Using the data below, output the first line and every line after it up to and including the line containing "typedef logic [A2_DATA_W-1:0]", exactly as written and with nothing added.

EXTRACTED DATA
##############################

<file path="config.mk">
export PLATFORM = sky130hd
export DESIGN_NAME = shadow_write_map
export DESIGN_NICKNAME = d
export VERILOG_FILES = /design/src/common/apple_mem_pkg.sv /design/src/shadow_mem/shadow_write_map.sv
export SDC_FILE = /design/constraint.sdc
export NUM_CORES = 1
export LEC_CHECK = 0
export ABC_AREA = 1
export BUFFER_PORTS_ARGS = -buffer_cell sky130_fd_sc_hd__buf_2
export CORE_ASPECT_RATIO = 1.4
export CORE_MARGIN = 4
export CORE_UTILIZATION = 27
export DETAILED_ROUTE_END_ITERATION = 10
export PLACE_DENSITY = 0.83
export SLEW_MARGIN = 20
export SYNTH_ARGS = -nofsm -noshare
export SYNTH_HDL_FRONTEND = slang
export SYNTH_SLANG_ARGS = --single-unit
</file>
<file path="constraint.sdc">
create_clock -name vclk -period 0.8
set_clock_uncertainty 0.15 [all_clocks]
set_input_delay 0 -clock vclk [all_inputs]
set_output_delay 0 -clock vclk [all_outputs]
set_load 0.05 [all_outputs]
</file>
==> src/common/apple_mem_pkg.sv <==
`default_nettype none

package apple_mem_pkg;

    // ----------------------------------------
    // Bus and shadow word widths
    // ----------------------------------------
    localparam int unsigned A2_ADDR_W  = 16;
    localparam int unsigned A2_DATA_W  = 8;
    localparam int unsigned VRAM_LANES = 4;

    typedef logic [A2_ADDR_W-1:0]            a2_addr_t;
    typedef logic [A2_DATA_W-1:0]            a2_data_t;
    typedef logic [A2_DATA_W*VRAM_LANES-1:0] vram_word_t;
    typedef logic [VRAM_LANES-1:0]           byte_en_t;

    // Shadow RAM word-address widths
    localparam int unsigned TEXT_ADDR_W  = 10;
    localparam int unsigned HIRES_ADDR_W = 12;

    // ----------------------------------------
    // Soft switch locations
    // ----------------------------------------
    localparam logic [11:0] SW_II_PAGE     = 12'hC05;
    localparam logic [11:0] SW_IIE_PAGE    = 12'hC00;
    localparam a2_addr_t    STATE_REG_ADDR = 16'hC068;

    // II display switches, index is address bits 3..1
    localparam int unsigned SW_TEXT  = 0;
    localparam int unsigned SW_MIXED = 1;
    localparam int unsigned SW_PAGE2 = 2;
    localparam int unsigned SW_HIRES = 3;
    localparam int unsigned SW_AN0   = 4;
    localparam int unsigned SW_AN1   = 5;
    localparam int unsigned SW_AN2   = 6;
    localparam int unsigned SW_AN3   = 7;

    // IIe memory switches
    localparam int unsigned SW_STORE80   = 0;
    localparam int unsigned SW_RAMRD     = 1;
    localparam int unsigned SW_RAMWRT    = 2;
    localparam int unsigned SW_INTCXROM  = 3;
    localparam int unsigned SW_ALTZP     = 4;
    localparam int unsigned SW_SLOTC3ROM = 5;
    localparam int unsigned SW_COL80     = 6;
    localparam int unsigned SW_ALTCHAR   = 7;

endpackage

`default_nettype wire

==> src/shadow_mem/video_read_mux.sv <==
`timescale 1ns/10ps
`default_nettype none

module video_read_mux
    import apple_mem_pkg::*;
(
    input  wire                     a2bus_if,
    input  wire                     arst_n_i,
    input  wire a2_addr_t           video_address_i,
    input  wire vram_word_t         text_rdata_i,
    input  wire vram_word_t         main_rdata_i,
    input  wire vram_word_t         aux_rdata_i,

    output logic [TEXT_ADDR_W-1:0]  text_raddr_o,
    output logic [HIRES_ADDR_W-1:0] hires_raddr_o,
    output vram_word_t              video_data_o
);

    logic in_text;
    logic in_hires;
    logic text_q;
    logic hires_q;
    logic upper_q;

    // Pair aux and main bytes, aux in the higher byte of each pair
    function automatic vram_word_t interleave(input logic upper, input vram_word_t main_w,
                                              input vram_word_t aux_w);
        vram_word_t result;
        if (upper) begin
            result = {aux_w[31:24], main_w[31:24], aux_w[23:16], main_w[23:16]};
        end else begin
            result = {aux_w[15:8], main_w[15:8], aux_w[7:0], main_w[7:0]};
        end
        return result;
    endfunction

    assign in_text  = (video_address_i[15:10] == 6'b000001) ||
                      (video_address_i[15:10] == 6'b000010);
    assign in_hires = (video_address_i[15:13] == 3'b001) ||
                      (video_address_i[15:13] == 3'b010);

    // Text words hold two scanner bytes, hires words hold four bytes per bank
    assign text_raddr_o  = {!video_address_i[10], video_address_i[9:1]};
    assign hires_raddr_o = {!video_address_i[13], video_address_i[12:2]};

    // ----------------------------------------
    // Select follows the RAM read by a cycle
    // ----------------------------------------
    always_ff @(posedge a2bus_if or negedge arst_n_i) begin
        if (!arst_n_i) begin
            text_q  <= 1'b0;
            hires_q <= 1'b0;
            upper_q <= 1'b0;
        end else begin
            text_q  <= in_text;
            hires_q <= in_hires;
            upper_q <= video_address_i[1];
        end
    end

    always_comb begin
        if (text_q) begin
            video_data_o = text_rdata_i;
        end else if (hires_q) begin
            video_data_o = interleave(upper_q, main_rdata_i, aux_rdata_i);
        end else begin
            video_data_o = '0;
        end
    end

endmodule

`default_nettype wire

==> config.mk <==
export PLATFORM = sky130hd
export DESIGN_NAME = video_read_mux
export DESIGN_NICKNAME = d
export VERILOG_FILES = /design/src/common/apple_mem_pkg.sv /design/src/shadow_mem/video_read_mux.sv
export SDC_FILE = /design/constraint.sdc
export NUM_CORES = 1
export LEC_CHECK = 0
export ABC_AREA = 1
export BUFFER_PORTS_ARGS = -buffer_cell sky130_fd_sc_hd__buf_2
export CAP_MARGIN = 10
export CORE_MARGIN = 2
export CORE_UTILIZATION = 31
export DETAILED_ROUTE_END_ITERATION = 12
export HOLD_SLACK_MARGIN = 0.08
export PLACE_DENSITY_LB_ADDON = 0.2
export SETUP_SLACK_MARGIN = 0.4
export SYNTH_ARGS = -nofsm -noshare
export SYNTH_HDL_FRONTEND = slang
export SYNTH_SLANG_ARGS = --single-unit
==> constraint.sdc <==
create_clock -name a2bus_if -period 0.9 [get_ports a2bus_if]
set_input_delay 0 -clock a2bus_if [delete_from_list [all_inputs] [get_ports a2bus_if]]
set_output_delay 0 -clock a2bus_if [all_outputs]
set_load 0.005 [all_outputs]
==> results.md, run 1 <==
- Endpoints failing hold: 2
- Worst-Margin Slew: 182.3 ps
- Final-report setup violation count: 32
- PwrDens: around 610 mW/mm²
- Vias in the first global route: about 1,500
- Period Utilization, post-route: 132.8%
- Worst hold margin: -90.63 ps
- Count of pins over their slew limit: 0
- Met2 wire length: just under 2000 µm
- Reg clk slew, reported paths: around 30 ps
- Core area: 0.004444 mm²
- Setup bufs post-CTS: 0
- Area Overhead vs Synth: 49.10%
- Peak VDD IR: 693.4 µV
- Worst-case clock buffer depth: 2
- Cts bufs inserted: 3
- CP Class: flop to output pin
- Worst path arrival time: 1200 ps
- Global-route wire length before repair: 5989 µm
- # rows: 24
- Ys Warns: 0
- Hold crit path type: input pin to flop
- Synthesized instance count: about 270
- Top Layer Used: met4
- Antenna Cells: 0
- Clk sink count: 3
- Post-DP HPWL: between 3000 and 4000 µm
- CTS H-tree lvls: 1
- Die W: 72.51 µm
- First DRT Iteration DRCs: 32
- Initial core utilization: 32.74%
- Violated checks: hold timing, setup timing
- Crit start category: flop
- Die Y-Extent: 72.51 µm
- CTS tree: built
- LEAKAGE: 1.550 nW
- Syn Area/Cell: approximately 5.3 µm²
- Die area: around 0.0053 mm²
- Syn_nets: approximately 390
- GP Congestion: 0.7328
- I/O pin total: 168
- Routed metal-1 wire length: roughly 1700 µm
- Buffers on Ports: 142
- Pre-Repair DR Iteration Count: 4
- Worst Setup End Kind: output pin
- Design Power: 1.328 mW
- Post-Syn Area: 0.001455 mm²
- Maxcap violations: 0
- # fillers: 497
- Setup TNS: -8877 ps
- Layout cells sized above 1: 48.48%
- Vias/cell: 4.105
- Crit path time final: 1195 ps
- Status: finished, violations left
- Root Buffer: clkbuf_8
- Antenna Violating Nets Remaining: 0
- DRC violation count after routing: 0
- Worst setup margin: -295.0 ps
- Met3 wire len: 402 µm
- Post-synthesis cell type count: 14
- Wire length per cell: 9.266 µm
- Register area share after synthesis: 5.159%
- Grt total ovfl: 0
- Largest net degree at the start of global routing: 21
- Synth Register Bits: 3
- Core Util, Final: 48.82%
- CP max FO: 10
- Initial antenna violation count: 0
- Final WL: 4151 µm
- Final net count: 511
- FMAX: 836.8 MHz
- Via count: 1,839
- Hold-fix buffers, CTS: 1
- RSZ-0062 raised after global routing: true
- Total track usage: 13.92%
- Slew margin rel.: 87.82%
- Crit path required time: roughly 900 ps
[cells in the mapped netlist, drive strengths merged]
master / count / share of area, %
inv: 68 / 18
nor3b: 1 / 0.52
nor2: 4 / 2.1
o21ai: 1 / 0.34
buf: 34 / 19
nand2: 131 / 34
dfrtp: 3 / 5.2
nand3: 32 / 21
[through the flow]
step	worst slack, ps	area [µm²]	instances
after floorplan	17.07	1468	274
after global placement	-98.51	2064	442
after detailed placement	-100.8	2064	442
after CTS	-302.7	2127	447
after global routing	-358.9	2170	448
final	-295.0	2170	448
[timing repair]
item / in CTS / in global routing
gates cloned: 0 / 1
resized for setup: 3 / 5
hold endpoints to repair: 22 / 18
pin swaps: 0 / 0
endpoints found under the setup margin: 32 / 32
[layer usage]
metal | up-vias | GRT usage (%)
met5 | - | 0
met4 | 0 | 5.761
met3 | 7 | 1.944
met2 | 84 | 26.81
met1 | 749 | 15.03
li1 | 999 | -
[final timing paths]
check,start,depth (start not counted),endpoint
setup / recovery,upper_q$_DFF_PN0_,6,video_data_o[4]
hold / removal,video_address_i[1],1,upper_q$_DFF_PN0_
max in group asynchronous,arst_n_i,2,upper_q$_DFF_PN0_
min in group asynchronous,arst_n_i,2,hires_q$_DFF_PN0_
[layout make-up]
| cell class | count | area [µm²] | share of cell area (%) |
|---|---|---|---|
| well taps | 52 | 65.06 | 2.999 |
| multi-input cells | 169 | 860.8 | 39.68 |
| inverters | 68 | 257.7 | 11.88 |
| repair buffers | 152 | 863.3 | 39.79 |
| flip-flops and latches | 3 | 77.57 | 3.576 |
| clock buffers | 4 | 45.04 | 2.076 |
[cells in the final DEF (no fill, tap or decap), types with 2 or more instances in the layout]
cell | synthesis | layout
nand3_2 | 30 | 31
dfrtp_2 | 0 | 2
buf_2 | 7 | 142
buf_6 | 1 | 2
buf_12 | 3 | 4
inv_1 | 66 | 66
nand2_1 | 131 | 129
clkbuf_8 | 0 | 3
nor2_1 | 3 | 3
buf_4 | 23 | 2
[logic make-up after synthesis]
logic type	Yosys count	synth area share, %
flip-flops	3	5.159
AO/OA/AOI/OAI	1	0.3436
AND/OR/NAND/NOR	168	57.78
buffers and inverters	102	36.72
[sequential cells by signal, indices dropped and copies added, names as in the netlist]
| name | count |
|---|---|
| hires_q | 1 |
| text_q | 1 |
| upper_q | 1 |
[where the power goes]
part           switching, mW  internal (mW)
clock network         0.0838          0.302
logic                  0.376          0.417
registers            0.00677          0.143
[critical path: stages, from the launching register on]
cell and delay, ps:
dfrtp_2 430, inv_4 100, clkbuf_16 160, nand2_1 60, nand3_2 60, nand2_1 40
buf_2 120
Note: power is estimated with default switching activity, not from simulation.
==> run 2, diff against run 1 <==
CORE_ASPECT_RATIO = 1.2   (was not set)
CORE_UTILIZATION = 34   (was 31)
clock period = 1.25 ns   (was 0.9 ns; I/O delays follow)
==> results.md, run 2 (same netlist as run 1, synthesis figures left out) <==
- Status: finished, final reports clean
- Initial core utilization: 34.68% (+1.9 points)
- DRC violation count after routing: 0 (unchanged)
- I/O pin total: 168 (unchanged)
- Placement Cell Area: 0.002047 mm² (-0.85%)
- Biggest regs: hires_q (1), text_q (1), upper_q (1)
- Total track usage: 17.14% (+3.2 points)
- Design Power: 1.071 mW (-19%)
- Core area: 0.004197 mm² (-5.6%)
- CTS H-tree lvls: 1 (unchanged)
- Most common cell after layout, fill and taps aside: buf_2
- Post-DP HPWL: 3166 µm (-5.9%)
- RSZ-0062 raised after global routing: true
- FMAX: 807.2 MHz
- First DRT Iteration DRCs: 43 (+34%)
- Root Buffer: clkbuf_8
- Worst hold margin: 121.4 ps (+212.1 ps)
- PwrDens: 436.6 mW/mm² (-29%)
- Crit path buf inv count: 3 (unchanged)
- CP Class: flop to output pin
- Die Y-Extent: 75.67 µm (+4.4%)
- Critical-path top delay cell: dfrtp_1
- Die area: 0.004821 mm² (-8.3%)
- Worst Setup End Kind: output pin
- Most frequent cells in the layout: 140 x buf_2, 111 x nand2_1, 66 x inv_1, 32 x nand3_2, 17 x nand2_2
- Core Util, Final: 58.44% (+9.6 points)
- Peak VDD IR: 644.1 µV (-7.1%)
- Worst-case clock buffer depth: 2 (unchanged)
- Antenna Cells: 0 (unchanged)
- Worst-Margin Slew: 192.0 ps (+9.666 ps)
- GP Congestion: 0.7058 (-3.7%)
- Setup bufs post-CTS: 0 (unchanged)
- Slew margin rel.: 87.20% (-0.62 points)
- Crit path required time: 1250 ps (+350 ps)
- # rows: 26 (+8.3%)
- Crit-path max cell delay: 430 ps (about the same)
- Reg clk slew, reported paths: 30 ps (about the same)
- Initial antenna violation count: 0 (unchanged)
- CP max FO: 8 (-2)
- Final Non-Filler Cells: 469 (+4.7%)
- Antenna Violating Nets Remaining: 0 (unchanged)
- Critical path cell sequence: inv_4 -> clkbuf_16 -> nand2_2 -> nand3_2 -> nand2_1 -> buf_2
- Final-report setup violation count: 0 (-100%)
- Cts bufs inserted: 3 (unchanged)
- Global-route wire length before repair: 6810 µm (+14%)
- Crit path max-delay family: flip-flops
- Endpoints failing hold: 0 (-2)
- Pre-Repair DR Iteration Count: 4 (unchanged)
- Count of pins over their slew limit: 0 (unchanged)
- Grt total ovfl: 0 (unchanged)
- Worst path arrival time: 1240 ps (+40 ps)
- Layout cells sized above 1: 51.82% (+3.3 points)
- Period Utilization, post-route: 99.11%
- Final WL: 4770 µm (+15%)
- CTS tree: built
- Final net count: 528 (+3.3%)
- Crit path time final: 1239 ps
- LEAKAGE: 1.673 nW (+8.0%)
- Cell Count Post-Placement: 445 (+0.68%)
- WP depth: 6 (unchanged)
- Vias in the first global route: 1,731 (+16%)
- Largest net degree at the start of global routing: 33 (+57%)
- Area Overhead vs Synth: 68.53%
- Crit start category: flop
- Clk sink count: 3 (unchanged)
- Die W: 63.72 µm (-12%)
- Hold crit path type: input pin to async pin
- Vias/cell: 4.145 (+0.98%)
- Fin area: 0.002452 mm² (+13%)
- Wire length per cell: 10.17 µm (+9.8%)
- Via count: 1,944 (+5.7%)
- Buffers on Ports: 142 (unchanged)
- Maxcap violations: 0 (unchanged)
## run 2: cell types whose count changed in the layout (fill, tap and decap cells not counted), sizes merged
cell	change
dlygate4sd3	+13
clkbuf	+2
dlymetal6s4s	+2
## run 2: area by class of cell
type / instances / area [µm²]
fill: 437 / 1744
timing repair buffer: 169 / 1072
multi-input combinational: 169 / 930.9
inverter: 68 / 257.7
sequential: 3 / 76.32
tap: 56 / 70.07
clock buffer: 4 / 45.04
## run 2: worst max-delay path by stage
stage | to | start
after floorplan | video_data_o[10] | text_q$_DFF_PN0_
after global placement | video_data_o[16] | text_q$_DFF_PN0_
after detailed placement | video_data_o[29] | text_q$_DFF_PN0_
after CTS | video_data_o[30] | text_q$_DFF_PN0_
after global routing | video_data_o[23] | upper_q$_DFF_PN0_
final | video_data_o[29] | upper_q$_DFF_PN0_
## run 2: timing repair
action / 4_1_cts / 5_1_grt
endpoints found under the hold margin: 22 / 0
endpoints found under the setup margin: 32 / 35
gates cloned: 0 / 4
hold buffers: 16 / 0
pin swaps: 5 / 2
resized for setup: 10 / 28
## run 2: routing by layer
metal | vias to the layer above | GRT usage (%) | part of all wire (%)
li1 | 1034 | - | -
met1 | 803 | 17.22 | 37
met2 | 97 | 34.97 | 53
met3 | 10 | 3.397 | 8.7
met4 | 0 | 6.522 | 1.4
met5 | - | 0 | 0
## run 2: power by group
group	switching, mW	leakage, nW	total (mW)	internal (mW)
registers	0.00489	0.0366	0.107	0.102
clock network	0.0695	0.0228	0.288	0.218
logic	0.316	1.61	0.676	0.360
total	0.390	1.67	1.07	0.680
## run 2: metrics by stage
step	setup TNS (ps)	setup slack, ps
2_1_floorplan	0	367.1
3_3_place_gp	0	241.5
3_5_place_dp	0	226.9
4_1_cts	0	17.14
5_1_grt	-796.1	-38.69
6_report	0	11.12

##############################

RESULT OF THE EXERCISE
<file path="config.mk">
export PLATFORM = sky130hd
export DESIGN_NAME = shadow_write_map
export DESIGN_NICKNAME = d
export VERILOG_FILES = /design/src/common/apple_mem_pkg.sv /design/src/shadow_mem/shadow_write_map.sv
export SDC_FILE = /design/constraint.sdc
export NUM_CORES = 1
export LEC_CHECK = 0
export ABC_AREA = 1
export BUFFER_PORTS_ARGS = -buffer_cell sky130_fd_sc_hd__buf_2
export CORE_ASPECT_RATIO = 1.4
export CORE_MARGIN = 4
export CORE_UTILIZATION = 27
export DETAILED_ROUTE_END_ITERATION = 10
export PLACE_DENSITY = 0.83
export SLEW_MARGIN = 20
export SYNTH_ARGS = -nofsm -noshare
export SYNTH_HDL_FRONTEND = slang
export SYNTH_SLANG_ARGS = --single-unit
</file>
<file path="constraint.sdc">
create_clock -name vclk -period 0.8
set_clock_uncertainty 0.15 [all_clocks]
set_input_delay 0 -clock vclk [all_inputs]
set_output_delay 0 -clock vclk [all_outputs]
set_load 0.05 [all_outputs]
</file>
==> src/common/apple_mem_pkg.sv <==
`default_nettype none

package apple_mem_pkg;

    // ----------------------------------------
    // Bus and shadow word widths
    // ----------------------------------------
    localparam int unsigned A2_ADDR_W  = 16;
    localparam int unsigned A2_DATA_W  = 8;
    localparam int unsigned VRAM_LANES = 4;

    typedef logic [A2_ADDR_W-1:0]            a2_addr_t;
    typedef logic [A2_DATA_W-1:0]            a2_data_t;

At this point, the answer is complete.